愛着形成が発育に与える影響

愛着形成の重要性 – 母と子の信頼を深める愛着の役割とは

愛着形成は、子供の成長に重要だといわれていますが、愛着が形成されないとどうなるのでしょう。ここでは、愛着形成の重要性のほか、母と子が愛着を形成する過程や愛着形成のポイントについてご紹介しています。

愛着形成の重要性 – 母と子の信頼を深める愛着の役割とは

子供との愛着形成の重要性

「愛着形成」とは、子供と養育者との間に心の絆が作られることで、ほとんどの場合、子供のお世話をする時間が長いママとの間に愛着が形成されます。

子育ちの基本は、「乳児期」「卒乳期」「保育園・幼稚園」「10歳以降」の4段階のピラミッドに例えられ、その中でも、愛着や心の安定などの母子の信頼関係が基本となると考えられています。(注1)

子育ちの基本

そのため、1~2歳に構築されるべき母子の関係がしっかりしていないと、ピラミッドが土台から崩れてしまうことから、それ以降の自立や社会性の獲得などに大きな影響を与える可能性があります。

そもそも「愛着」って何?

愛着とは、一般的に慣れ親しんだ物に心引かれる状態を意味しますが、乳幼児の場合、特定の大人から継続的に愛され、大切にされることで深まる情緒的な絆のことをいいます。
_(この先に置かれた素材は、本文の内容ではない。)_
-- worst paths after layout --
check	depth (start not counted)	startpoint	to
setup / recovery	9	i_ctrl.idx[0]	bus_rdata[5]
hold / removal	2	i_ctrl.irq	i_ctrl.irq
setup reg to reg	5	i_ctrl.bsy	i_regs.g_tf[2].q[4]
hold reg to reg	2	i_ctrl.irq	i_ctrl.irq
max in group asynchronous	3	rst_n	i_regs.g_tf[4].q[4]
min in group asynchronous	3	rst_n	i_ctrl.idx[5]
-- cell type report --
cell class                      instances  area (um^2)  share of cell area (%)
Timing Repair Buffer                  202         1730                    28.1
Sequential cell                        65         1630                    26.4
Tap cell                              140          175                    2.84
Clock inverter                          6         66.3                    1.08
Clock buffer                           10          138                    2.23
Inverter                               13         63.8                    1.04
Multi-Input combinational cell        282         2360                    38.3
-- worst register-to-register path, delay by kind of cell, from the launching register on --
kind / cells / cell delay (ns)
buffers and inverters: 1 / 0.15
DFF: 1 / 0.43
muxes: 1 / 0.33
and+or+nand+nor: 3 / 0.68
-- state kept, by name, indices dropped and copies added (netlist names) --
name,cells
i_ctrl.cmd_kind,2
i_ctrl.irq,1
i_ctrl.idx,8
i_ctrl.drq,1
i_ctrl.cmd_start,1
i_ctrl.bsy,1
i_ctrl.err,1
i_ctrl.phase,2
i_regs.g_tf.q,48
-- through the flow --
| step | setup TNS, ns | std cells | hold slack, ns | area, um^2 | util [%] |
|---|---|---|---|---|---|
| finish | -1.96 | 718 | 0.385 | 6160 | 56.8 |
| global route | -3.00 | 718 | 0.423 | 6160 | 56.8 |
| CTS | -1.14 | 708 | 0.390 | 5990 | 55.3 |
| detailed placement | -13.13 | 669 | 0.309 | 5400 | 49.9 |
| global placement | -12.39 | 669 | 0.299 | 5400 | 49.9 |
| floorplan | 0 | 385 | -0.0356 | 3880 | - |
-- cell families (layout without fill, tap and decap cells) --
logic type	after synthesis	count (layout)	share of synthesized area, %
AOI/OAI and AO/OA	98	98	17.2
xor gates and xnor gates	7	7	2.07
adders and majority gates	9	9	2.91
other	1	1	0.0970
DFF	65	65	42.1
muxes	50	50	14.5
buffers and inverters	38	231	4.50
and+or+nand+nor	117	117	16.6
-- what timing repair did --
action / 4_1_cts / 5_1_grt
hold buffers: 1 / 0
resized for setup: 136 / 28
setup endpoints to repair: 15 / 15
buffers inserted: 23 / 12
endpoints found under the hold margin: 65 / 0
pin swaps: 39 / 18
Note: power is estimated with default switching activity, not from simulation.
$ cat src/rtl/bcr_pkg.sv
package bcr_pkg;
   localparam int DATA_W     = 32;
   localparam int NUM_WORDS  = 28;
   localparam int IDX_W      = $clog2(NUM_WORDS);
   localparam int IDX_GENCFG = 1;
   localparam int IDX_EN_SET = 12;
   localparam int IDX_EN_CLR = 13;
   localparam int IDX_EN     = 14;
   localparam int IDX_STATUS = 15;
   localparam int SELF_RESET_BIT = 2;

   function automatic logic [DATA_W-1:0] reset_word(input int idx);
      case (idx)
         0:       return 32'h0000_0C40;
         1:       return 32'h0000_1384;
         2:       return 32'h2BFF_8010;
         3:       return 32'h255E_0091;
         4:       return 32'h0000_6140;
         7, 8:    return 32'h0000_01FF;
         26:      return 32'h0000_0008;
         27:      return 32'h1000_0000;
         default: return '0;
      endcase
   endfunction
endpackage

$ cat src/rtl/bcr_addr_decode.sv
module bcr_addr_decode
   import bcr_pkg::*;
#(
   parameter int ADDR_W = 8
) (
   input  logic              req,
   input  logic [ADDR_W-1:0] addr,
   output logic              hit,
   output logic [IDX_W-1:0]  idx
);
   localparam int WIDX_W = ADDR_W - 2;

   logic [WIDX_W-1:0] word_sel;
   logic              aligned;
   logic              in_range;

   assign word_sel = addr[ADDR_W-1:2];
   assign aligned  = (addr[1:0] == 2'b00);
   assign in_range = (word_sel < WIDX_W'(NUM_WORDS));
   assign hit      = req && aligned && in_range;
   assign idx      = IDX_W'(word_sel);
endmodule

$ cat src/rtl/bcr_word_bank.sv
module bcr_word_bank
   import bcr_pkg::*;
#(
   parameter bit SYNC_STATUS = 1'b1
) (
   input  logic              clk,
   input  logic              rst_n,
   input  logic              wr_en,
   input  logic [IDX_W-1:0]  wr_idx,
   input  logic [DATA_W-1:0] wdata,
   input  logic [DATA_W-1:0] irq_lines,
   output logic [DATA_W-1:0] words [NUM_WORDS]
);
   logic wr_set, wr_clr;
   assign wr_set = wr_en && (wr_idx == IDX_W'(IDX_EN_SET));
   assign wr_clr = wr_en && (wr_idx == IDX_W'(IDX_EN_CLR));

   for (genvar i = 0; i < NUM_WORDS; i++) begin : g_word
      if (i == IDX_EN) begin : g_enable
         logic [DATA_W-1:0] en_q;
         always_ff @(posedge clk or negedge rst_n) begin
            if (!rst_n)      en_q <= reset_word(i);
            else if (wr_set) en_q <= en_q | wdata;
            else if (wr_clr) en_q <= en_q & ~wdata;
         end
         assign words[i] = en_q;

         // every set-alias bit is present afterwards
         a_r3_set_ors: assert property (@(posedge clk) disable iff (!rst_n)
            wr_set |=> ((en_q & $past(wdata)) == $past(wdata)));
         // every clear-alias bit is gone afterwards
         a_r4_clr_clears: assert property (@(posedge clk) disable iff (!rst_n)
            wr_clr |=> ((en_q & $past(wdata)) == '0));
         // no alias write, no change
         a_r5_en_hold: assert property (@(posedge clk) disable iff (!rst_n)
            !(wr_set || wr_clr) |=> $stable(en_q));
      end else if (i == IDX_STATUS) begin : g_status
         if (SYNC_STATUS) begin : g_sync
            logic [DATA_W-1:0] st_q;
            always_ff @(posedge clk or negedge rst_n) begin
               if (!rst_n) st_q <= '0;
               else        st_q <= irq_lines;
            end
            assign words[i] = st_q;
            // status follows the lines one edge later
            a_r10_status_follow: assert property (@(posedge clk) disable iff (!rst_n)
               1'b1 |=> (st_q == $past(irq_lines)));
         end else begin : g_comb
            assign words[i] = irq_lines;
         end
      end else begin : g_plain
         logic [DATA_W-1:0] q;
         always_ff @(posedge clk or negedge rst_n) begin
            if (!rst_n)                                q <= reset_word(i);
            else if (wr_en && wr_idx == IDX_W'(i))     q <= wdata;
         end
         assign words[i] = q;
      end
   end
endmodule

$ cat src/rtl/bcr_reset_trigger.sv
module bcr_reset_trigger
   import bcr_pkg::*;
#(
   parameter int TRIG_BIT = SELF_RESET_BIT
) (
   input  logic              clk,
   input  logic              rst_n,
   input  logic              cfg_wr,
   input  logic [DATA_W-1:0] cfg_new,
   input  logic [DATA_W-1:0] cfg_old,
   output logic              pulse
);
   logic fire;
   assign fire = cfg_wr && cfg_new[TRIG_BIT] && !cfg_old[TRIG_BIT];

   always_ff @(posedge clk or negedge rst_n) begin
      if (!rst_n) pulse <= 1'b0;
      else        pulse <= fire;
   end

   // request lasts one cycle
   a_r6_one_cycle: assert property (@(posedge clk) disable iff (!rst_n)
      pulse |=> !pulse);
   // after the pulse the bit is set
   a_r6_bit_set: assert property (@(posedge clk) disable iff (!rst_n)
      pulse |-> cfg_old[TRIG_BIT]);
   // a pulse needs a config write in the cycle before
   a_r7_needs_write: assert property (@(posedge clk) disable iff (!rst_n)
      !cfg_wr |=> !pulse);
endmodule

$ cat src/rtl/bridge_ctrl_regs.sv
module bridge_ctrl_regs
   import bcr_pkg::*;
#(
   parameter int ADDR_W      = 8,
   parameter bit SYNC_STATUS = 1'b1
) (
   input  logic              clk,
   input  logic              rst_n,
   input  logic              req,
   input  logic              we,
   input  logic [ADDR_W-1:0] addr,
   input  logic [31:0]       wdata,
   output logic [31:0]       rdata,
   output logic              hit,
   input  logic [31:0]       irq_lines,
   output logic [31:0]       int_enable,
   output logic              sys_reset_req
);
   initial begin
      assert (ADDR_W >= $clog2(NUM_WORDS * 4))
         else $error("ADDR_W too small for the register window");
   end

   logic [IDX_W-1:0]  idx;
   logic              wr_en;
   logic [DATA_W-1:0] words [NUM_WORDS];

   bcr_addr_decode #(.ADDR_W(ADDR_W)) u_dec (
      .req  (req),
      .addr (addr),
      .hit  (hit),
      .idx  (idx)
   );

   assign wr_en = hit && we;

   bcr_word_bank #(.SYNC_STATUS(SYNC_STATUS)) u_bank (
      .clk       (clk),
      .rst_n     (rst_n),
      .wr_en     (wr_en),
      .wr_idx    (idx),
      .wdata     (wdata),
      .irq_lines (irq_lines),
      .words     (words)
   );

   bcr_reset_trigger u_trig (
      .clk     (clk),
      .rst_n   (rst_n),
      .cfg_wr  (wr_en && idx == IDX_W'(IDX_GENCFG)),
      .cfg_new (wdata),
      .cfg_old (words[IDX_GENCFG]),
      .pulse   (sys_reset_req)
   );

   assign rdata      = (hit && !we) ? words[idx] : '0;
   assign int_enable = words[IDX_EN];

   // a miss never returns data
   a_r8_miss_zero: assert property (@(posedge clk) disable iff (!rst_n)
      !hit |-> (rdata == '0));
   // aligned in-window requests always decode
   a_r9_hit: assert property (@(posedge clk) disable iff (!rst_n)
      (req && addr[1:0] == 2'b00 && addr < ADDR_W'(NUM_WORDS * 4)) |-> hit);
endmodule

$ cat config.mk
export PLATFORM = sky130hd
export DESIGN_NAME = bridge_ctrl_regs
export DESIGN_NICKNAME = d
export VERILOG_FILES = /design/src/rtl/bcr_pkg.sv /design/src/rtl/bcr_addr_decode.sv /design/src/rtl/bcr_word_bank.sv /design/src/rtl/bcr_reset_trigger.sv /design/src/rtl/bridge_ctrl_regs.sv
export SDC_FILE = /design/constraint.sdc
export NUM_CORES = 1
export LEC_CHECK = 0
export CAP_MARGIN = 20
export CORE_MARGIN = 3
export CORE_UTILIZATION = 35
export CTS_CLUSTER_SIZE = 8
export DETAILED_ROUTE_END_ITERATION = 16
export PLACE_DENSITY = 0.6
export REMOVE_ABC_BUFFERS = 1
export SKIP_LAST_GASP = 1
export SLEW_MARGIN = 10
export SYNTH_ARGS = -nofsm -noshare
export SYNTH_HDL_FRONTEND = slang
export SYNTH_SLANG_ARGS = --single-unit
$ cat constraint.sdc
create_clock -name clk -period 3.6 [get_ports clk]
set_clock_uncertainty 0.05 [all_clocks]
set_input_delay 0.36 -clock clk [delete_from_list [all_inputs] [get_ports clk]]
set_output_delay 0.36 -clock clk [all_outputs]
set_load 0.1 [all_outputs]
==> impl_results.md, run 1 <==
- Status: complete, no violations
- # port buffers: 141
- Post-synthesis sequential area ratio: 55.7%
- Synthesized area per cell: 14.7 sq um
- Hold Path Stages: 1
- Net Sw Frac: 24.1%
- Psw: 0.00565 W
- Post-CTS setup buffer count: 0
- Initial Util: 35.3%
- Commonest non-fill, non-tap cells in the layout: 849 x mux2_2, 840 x dfrtp_1, 193 x nand2_1
- Worst stage delay on the critical path: 0.53 ns
- Worst min-delay path class: in -> reg
- CTS tree: done
- DR WL/cell: 25.7 um
- Fin crit share: 88.1%
- Peak supply drop: 0.000398 V
- Total Die Area: 120,000 sq um
- Distinct cells, synth: 38
- Quantity of gates resized following cts: 0
- Worst Min Path Start: irq_lines[10]
- Clk buf depth: 3
- GP Congestion: 0.780
- Actual slew at the worst max-slew pin: 1.03 ns
- CP Class: in -> out
- Crit path buffers/inverters: 3
- Clk root buf: clkbuf_16
- Tot Pwr: 0.0234 W
- Flops & latches, synth: 897
- DRC: 0
- Synth top area share: 52.0%
- Syn-to-layout area delta: 19.7%
- Crit-path leading delay family: buffers and inverters
- Final hold slack: 0.0458 ns
- Total routing usage reported by global routing: 19.4%
- Worst EP arrival: 2.76 ns
- # nets final: 2,981
- R2r endpoint: u_trig.pulse$_DFF_PN0_
- # IOs: 142
- Via count: 24.8k
- Final WL: 116 mm
- Dpl cells: 4,269
- Combinational power share: 6.5%
- Clock-pin slew on the worst setup and hold paths: 0.05 ns
- Clock latency on the worst-skew pair: 0.72 ns
- Worst endpoint required time: 3.19 ns
- Clock tree sinks: 897
- Number of global-route vias before repair: 27.3k
- Initial antenna violation count: 6
- Via density: 5.49
- RSZ-0062 raised after global routing: no
- Crit path top cell by count: buf_12
- Starting DRT DRC Count: 1,531
- Pre-Repair DR Iteration Count: 5
- Max Fclk: 315 MHz
- Reg2reg start: u_bank.g_word[1].g_plain.q[2]$_DFFE_PN1P_
- Mapped Area: 40,400 sq um
- Cell Pwr Density: 484 nW/um^2
- Die width: 346 um
- Commonest non-fill, non-tap cell in the layout: mux2_2
- Final ANT Viol Nets: 0
- Final Non-Filler Cells: 4,508
- # setup viols final: 0
- Total grt overflow: 0
- Core ar.: 115,000 sq um
- Largest net degree at the start of global routing: 147
- H-Tree Level Count: 4
- Layout cells sized above 1: 47.3%
- Post-DP HPWL: 70.6 mm
- Reg power frac: 45.0%
- Cell Rows: 124
- Yosys warning count: 0
- Internal Power: 0.0178 W
- Global-route wire length before repair: 176 mm
- Post-synth top area cell: dfrtp_1
- Crit path time final: 3.17 ns
- Slew headroom: 31.3%
- Slowest cell on the critical path: mux4_2
- FF-to-FF path depth: 1
- CTS buffer count: 130
- CP cell instances: buf_8, buf_12, mux4_2, a22oi_1, nand3_1, o311a_1, buf_12
- Hold EP: u_bank.g_word[15].g_status.g_sync.st_q[10]$_DFF_PN0_
- Synth Instances: 2,742
- Max Cap Viol: 0
- Clk pwr share: 48.5%
- CP startpoint kind: input port
- R2r setup slk: 2.72 ns
- Max Slew Vio Count: 0
- Die Ht: 346 um
- Core Util, Final: 42.2%
- Critical path fanouts, max: 35
- Leak: 23.0 nW
- Top post-synthesis cells by area: dfrtp_1 52%, mux2_2 24%, mux4_2 8.9%, dfstp_2 3.7%, nand2_1 2.0%
- Hold violation count in the final report: 0
- Crit. End Element: output port
[flip-flops by register name (all words and copies together), names as in the netlist, named ones only]
| name | flops |
|---|---|
| u_bank.g_word.g_plain.q | 832 |
| u_bank.g_word.g_status.g_sync.st_q | 32 |
| u_trig.pulse | 1 |
[how the worst max path moves through the flow]
| stage | from | endpoint | slack (ns) | cells after the start |
|---|---|---|---|---|
| 2_1_floorplan | addr[7] | rdata[0] | -1.48 | 4 |
| 3_3_place_gp | addr[7] | u_bank.g_word[26].g_plain.q[21]$_DFFE_PN0P_ | 0.33 | 7 |
| 3_5_place_dp | addr[7] | u_bank.g_word[26].g_plain.q[16]$_DFFE_PN0P_ | 0.30 | 7 |
| 4_1_cts | addr[2] | rdata[23] | 0.45 | 7 |
| 5_1_grt | addr[2] | rdata[23] | 0.36 | 7 |
| 6_report | addr[2] | rdata[23] | 0.43 | 7 |
[kinds of logic after synthesis]
family                 after synthesis  synth area share [%]
AOI/OAI and AO/OA                  193                  3.58
buffers and inverters              254                  2.77
and+or+nand+nor                    310                  3.33
DFF                                897                  55.7
muxes                             1088                  34.6
[per-layer routing]
metal	track usage, %	share of wire [%]	vias to the layer above
li1	-	-	10400
met1	25.5	43	13500
met2	32.1	49	669
met3	3.78	5.0	222
met4	6.99	3.2	0
met5	0	0	-
[power groups by stage]
stage,Clock [W],Sequential [W],Combinational [W]
finish,0.0114,0.0105,0.00153
global route,0.0121,0.0106,0.00166
CTS,0.0116,0.0105,0.00155
detailed placement,0,0.0107,0.00154
global placement,0,0.0107,0.00149
floorplan,0,0.0107,0.000568
[timing repair]
item | CTS | global route
hold endpoints to repair | 205 | 0
setup endpoints to repair | 0 | 0
hold buffers | 13 | 0
[Yosys cell counts]
cell type	count
nor4_4	1
nor3b_1	2
and4b_1	1
nor3_4	4
nor2_1	37
buf_2	50
o21ai_0	32
and2_1	1
mux2i_1	64
nand3_1	32
a221oi_1	32
nor3_1	3
a22oi_1	32
o311a_1	32
and4_1	1
nand4_1	1
mux4_2	160
a21oi_1	32
a22o_1	32
nor4b_1	1
nor2b_1	5
clkbuf_2	2
inv_2	1
buf_4	19
dfstp_2	57
a31oi_1	1
buf_1	44
or4b_4	1
mux2_2	849
nand2_1	213
and3b_1	1
clkbuf_1	134
and3_1	2
nand2b_1	3
or3_1	1
buf_6	4
dfrtp_1	840
mux2_1	15
[cell type report]
type | count | area, sq um
inverters | 1 | 3.75
diodes | 1 | 2.50
well taps | 1512 | 1890
repair buffers | 284 | 3310
clock inverters | 16 | 246
fillers | 10400 | 66100
clock buffers | 206 | 3540
flip-flops and latches | 897 | 22500
multi-input cells | 1591 | 16900
[through the flow]
stage	setup WS [ns]	area (sq um)	TNS [ns]
2_1_floorplan	-1.48	39300	-106.46
3_3_place_gp	0.335	44400	0
3_5_place_dp	0.303	44400	0
4_1_cts	0.448	48300	0
5_1_grt	0.363	48400	0
6_report	0.429	48400	0
Power figures use the tool's default switching activity.
==> inputs of run 2 (changes only) <==
--- a/config.mk
+++ b/config.mk
@@ -10,7 +10,7 @@
 export CORE_UTILIZATION = 35
 export CTS_CLUSTER_SIZE = 8
 export DETAILED_ROUTE_END_ITERATION = 16
-export PLACE_DENSITY = 0.6
+export PLACE_DENSITY = 0.61
 export REMOVE_ABC_BUFFERS = 1
 export SKIP_LAST_GASP = 1
 export SLEW_MARGIN = 10
==> constraint.sdc (replaced) <==
create_clock -name clk -period 2.65 [get_ports clk]
set_clock_uncertainty 0.05 [all_clocks]
set_input_delay 0.265 -clock clk [delete_from_list [all_inputs] [get_ports clk]]
set_output_delay 0.265 -clock clk [all_outputs]
set_load 0.1 [all_outputs]
==> impl_results.md, run 2 (synthesis gave the netlist of run 1 again) <==
- Die Ht: 346 um (unchanged)
- Psw: 0.00779 W (was 0.00565 W)
- Layout cells sized above 1: 54.2% (was 47.3%)
- Total routing usage reported by global routing: 19.5% (was 19.4%)
- Post-DP HPWL: 71.9 mm (was 70.6 mm)
- # IOs: 142 (unchanged)
- Net Sw Frac: 24.2% (was 24.1%)
- Worst min-delay path class: in -> async (was in -> reg)
- Max Slew Vio Count: 0 (unchanged)
- Worst endpoint required time: 2.34 ns (was 3.19 ns)
- Starting DRT DRC Count: 1,513 (was 1,531)
- Commonest non-fill, non-tap cell in the layout: mux2_2 (unchanged)
- # nets final: 3,154 (was 2,981)
- GP Congestion: 0.755 (was 0.780)
- Final ANT Viol Nets: 0 (unchanged)
- Pre-Repair DR Iteration Count: 5 (unchanged)
- Register area: 22,500 sq um (about the same)
- Global-route wire length before repair: 176 mm (about the same)
- Core ar.: 115,000 sq um (unchanged)
- Total grt overflow: 0 (unchanged)
- Final WL: 116 mm (about the same)
- Fill count: 10.2k (was 10.4k)
- H-Tree Level Count: 4 (unchanged)
- Number of global-route vias before repair: 26.6k (was 27.3k)
- Multi-input logic area: 17,600 sq um (was 16,900 sq um)
- Slew headroom: 32.0% (was 31.3%)
- Via density: 5.31 (was 5.49)
- Max FFs per register: 832 (unchanged)
- Internal Power: 0.0244 W (was 0.0178 W)
- Clk root buf: clkbuf_16 (unchanged)
- Reg power frac: 44.4% (was 45.0%)
- Setup TNS: -0.161 ns (was 0 ns)
- Leak: 24.3 nW (was 23.0 nW)
- Leading registers by flop count: u_bank.g_word.g_plain.q: 832 flops, u_bank.g_word.g_status.g_sync.st_q: 32 flops, u_trig.pulse: 1 flops (unchanged)
- Actual slew at the worst max-slew pin: 1.02 ns (was 1.03 ns)
- Die width: 346 um (unchanged)
- # setup viols final: 5 (was 0)
- Failing checks: setup timing
- Clk pwr share: 48.3% (was 48.5%)
- Commonest non-fill, non-tap cells in the layout: 849 x mux2_2, 838 x dfrtp_1, 223 x buf_4 (was 849 x mux2_2, 840 x dfrtp_1, 193 x nand2_1)
- Clock-pin slew on the worst setup and hold paths: 0.05 ns (about the same)
- Syn-to-layout area delta: 26.6% (was 19.7%)
- DR WL/cell: 24.8 um (was 25.7 um)
- Crit. End Element: output port (unchanged)
- Largest net degree at the start of global routing: 87 (was 147)
- Hold violation count in the final report: 0 (unchanged)
- Initial Util: 35.3% (unchanged)
- CTS buffer count: 130 (unchanged)
- Via count: 24.9k (was 24.8k)
- Max Cap Viol: 0 (unchanged)
- Cell Rows: 124 (unchanged)
- RSZ-0062 raised after global routing: yes (was no)
- R2r setup slk: 1.72 ns (was 2.72 ns)
- Fin crit share: 102%
- Biggest register: u_bank.g_word.g_plain.q (unchanged)
- Critical path fanouts, max: 2 (was 35)
- CTS tree: done (unchanged)
- DRC: 0 (unchanged)
- Clk buf depth: 3 (unchanged)
- Status: complete, but fails checks (was complete, no violations)
- # port buffers: 141 (unchanged)
- Clock latency on the worst-skew pair: 0.72 ns (about the same)
- Peak supply drop: 0.000596 V (was 0.000398 V)
- CP startpoint kind: register (was input port)
- Initial antenna violation count: 1 (was 6)
- Combinational power share: 7.3% (was 6.5%)
- Cell Pwr Density: 629 nW/um^2 (was 484 nW/um^2)
- Tot Pwr: 0.0322 W (was 0.0234 W)
- Worst EP arrival: 2.40 ns (was 2.76 ns)
- CP Class: reg -> out (was in -> out)
- Clock tree sinks: 897 (unchanged)
- Final setup margin: -0.0628 ns (was 0.429 ns)
- Max Fclk: 369 MHz
- Crit path time final: 2.71 ns
- Total Die Area: 120,000 sq um (unchanged)
[run 2: cell types whose count changed in the layout (fill, tap and decap cells not counted), moves of 27 or more]
cell and delta:
a22oi_1 -30, a22oi_2 +30, buf_12 +55, buf_4 +127, clkdlybuf4s50_1 -36, o311a_1 -27, o311a_4 +27
[run 2: through the flow]
step | cells | util (%) | hold slack [ns] | setup WS [ns] | cell area (sq um)
finish | 4681 | 44.7 | 0.119 | -0.0628 | 51100
floorplan | 2489 | - | -0.0806 | -2.24 | 39300
global placement | 4401 | 40.2 | 0.250 | -0.306 | 46000
detailed placement | 4401 | 40.2 | 0.242 | -0.295 | 46000
global route | 4679 | 44.7 | 0.160 | -0.128 | 51100
CTS | 4673 | 44.5 | 0.103 | -0.138 | 51000
[run 2: final timing paths]
check	from	to	cells after the start
max	u_bank.g_word[13].g_plain.q[21]$_DFFE_PN0P_	rdata[21]	5
min	rst_n	u_bank.g_word[10].g_plain.q[1]$_DFFE_PN0P_	2
max reg2reg	register	register	2
min reg2reg	u_bank.g_word[13].g_plain.q[30]$_DFFE_PN0P_	u_bank.g_word[13].g_plain.q[30]$_DFFE_PN0P_	2
max in group asynchronous	rst_n	u_bank.g_word[2].g_plain.q[23]$_DFFE_PN1P_	3
min in group clk	wdata[8]	register	4
[run 2: cell type report]
cell class | count | area share (%)
Timing Repair Buffer | 457 | 10.4
Tap cell | 1512 | 3.70
Sequential cell | 897 | 44.0
Clock buffer | 206 | 6.98
Inverter | 1 | 0.00734
Multi-Input combinational cell | 1591 | 34.4
Clock inverter | 15 | 0.487
Antenna cell | 2 | 0.00979
[run 2: worst max-delay path, stage by stage (launching register included)]
cell	delay, ns
dfrtp_1	0.37
mux4_2	0.48
a22oi_2	0.32
nand3_2	0.15
o311a_4	0.19
buf_12	0.18
[run 2: routing by layer]
layer	GRT usage, %	vias up	share of wire, %
met5	0	-	0
met4	6.52	0	3.0
met3	4.38	180	5.2
met2	30.7	547	47
met1	26.8	13300	45
li1	-	10800	-
[run 2: power groups by stage]
stage | clock [W] | sequential [W] | combinational [W]
finish | 0.0155 | 0.0143 | 0.00236
global route | 0.0165 | 0.0143 | 0.00255
CTS | 0.0159 | 0.0143 | 0.00237
global placement | 0 | 0.0145 | 0.00224
detailed placement | 0 | 0.0145 | 0.00226
floorplan | 0 | 0.0146 | 0.000772
[run 2: timing repair]
action                                 4_1_cts  5_1_grt
setup endpoints to repair                   32       28
resized for setup                          103       22
endpoints found under the hold margin      435        0
cloned                                       3        0
pin swaps                                   43       10
setup buffers                               15        6
hold buffers                                33        0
子供が親に愛着を持つことは、子供が生きる上で必要なだけでなく、子供の成長にも大きく関わってきます。子供がしっかりと特定の大人に愛着を感じることで、「人を愛する」「人を思いやる」などの人間性の発達にも影響を与えるため、子供の愛着を理解して応える必要があります。

特に、愛着が深まり、情緒が安定することで人への信頼感が育まれることから、乳幼児期の発達における保護者との愛着の形成は重要だとされています。(注2)

愛着形成は子供が生きるための手段

自分では何もできない赤ちゃんは、誰かに自分を守ってもらわなければ生きていけないため、愛着形成が必要となります。もし、赤ちゃんが上手に愛着を形成できないと、誰も赤ちゃんの面倒をみてくれないかもしれません。

しかし、その一方で、ママが赤ちゃんに愛着を持つことができなければ、赤ちゃんは順調に育たない可能性があります。そのため、必ずしも愛着は一方的に形成されるものではありません。

母と子がお互いに必要性を感じて、信頼関係を築くことによって形成されるのです。

愛着が形成されるまでのプロセス

母親の傍で眠る赤ちゃん

愛着の形成は、自分のお世話をしてくれる養育者の判別からはじまり、養育者に自分を守ってもらうために行う「愛着行動」を行うことで完成されます。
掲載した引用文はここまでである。